Heat Soaked Glass


Normal toughened safety glass can be affected by something known as Nickel Sulphide Inclusion. This impurity within the tempered glass panel can cause spontaneous breakage of glass units from months to years after the installation is finished.

This spontaneous breakage post construction can obviously cause issues and extra costs on a build where glass panels need to be replaced and reinstating any building finishes after replacement.

Heat Soaked Glass is a safety glass that has a lower chance of Nickel Sulphide Inclusion being present in a glass unit and can reduce the risk of spontaneous breakage by up to 95%.

A Nickel Sulphide Inclusion is a small imperfection found in all glass manufactured that occurs due to the high levels of nickel based materials in the manufacturing process of standard float glass, such as stainless steel.

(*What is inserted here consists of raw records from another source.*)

[src/rtl/core/i2cee_queue.sv]
// ---------------------------------------------------------------------------
// I2C EEPROM write queue
// Page buffer for bytes to be written, with a fill count and a registered
// read port that prefetches the next data byte for the sequencer.
// ---------------------------------------------------------------------------
module i2cee_queue #(
   parameter int PAGE_BYTES = 16,
   parameter int AW         = 4
) (
   input  logic                          clock,
   input  logic                          reset,
   input  logic                          en,
   input  i2cee_pkg::queue_ctl_type      ctl,
   input  logic [i2cee_pkg::BYTE_W-1:0]  wr_data,
   input  logic [AW-1:0]                 rd_addr,
   output logic [i2cee_pkg::BYTE_W-1:0]  rd_data
);

   localparam int CW = $clog2(PAGE_BYTES + 1);

   logic [i2cee_pkg::BYTE_W-1:0] mem [PAGE_BYTES];
   logic [CW-1:0]                count_ff;
   logic [CW-1:0]                count_in;
   logic                         wr_en;
   logic [i2cee_pkg::BYTE_W-1:0] rd_data_ff;

   // A byte is stored only while the page still has room.
   assign wr_en = en && ctl.push && (count_ff < CW'(PAGE_BYTES));

   // Fill count; a begin-write hands the queue over to the transfer.
   always_comb begin
      count_in = count_ff;
      if (en && ctl.clear) begin
         count_in = '0;
      end else if (wr_en) begin
         count_in = count_ff + CW'(1);
      end
   end

   always_ff @(posedge clock) begin
      if (reset) begin
         count_ff <= '0;
      end else begin
         count_ff <= count_in;
      end
   end

   // Storage and registered read port.
   always_ff @(posedge clock) begin
      if (wr_en) begin
         mem[count_ff[AW-1:0]] <= wr_data;
      end
      if (en) begin
         rd_data_ff <= mem[rd_addr];
      end
   end

   assign rd_data = rd_data_ff;

endmodule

These additions can be present in any form of glass but do not cause much of an issue within normal annealed glasses due to the slow cooling times in the annealing process. Here the nickel sulphide inclusion has time to expand from its heated state to its cooled state in conjunction with the glass.

In the tempering process these cooling times are much faster to create the needed tensions within the glass. Here the nickel sulphide inclusion does not have time to fully cool and expand. This expansion then happens over the next few months or years, and the impurity can expand by up to 4%.

This expansion can cause these so called spontaneous breakages within a glass panel years after install.

Heat Soaking a glass unit involves placing the tempered glass units into a further oven after the toughening process is finished, heating and cooling the glass units in order to force any glass panels containing Nickel Sulphide Inclusions to break within the oven, rather than on site.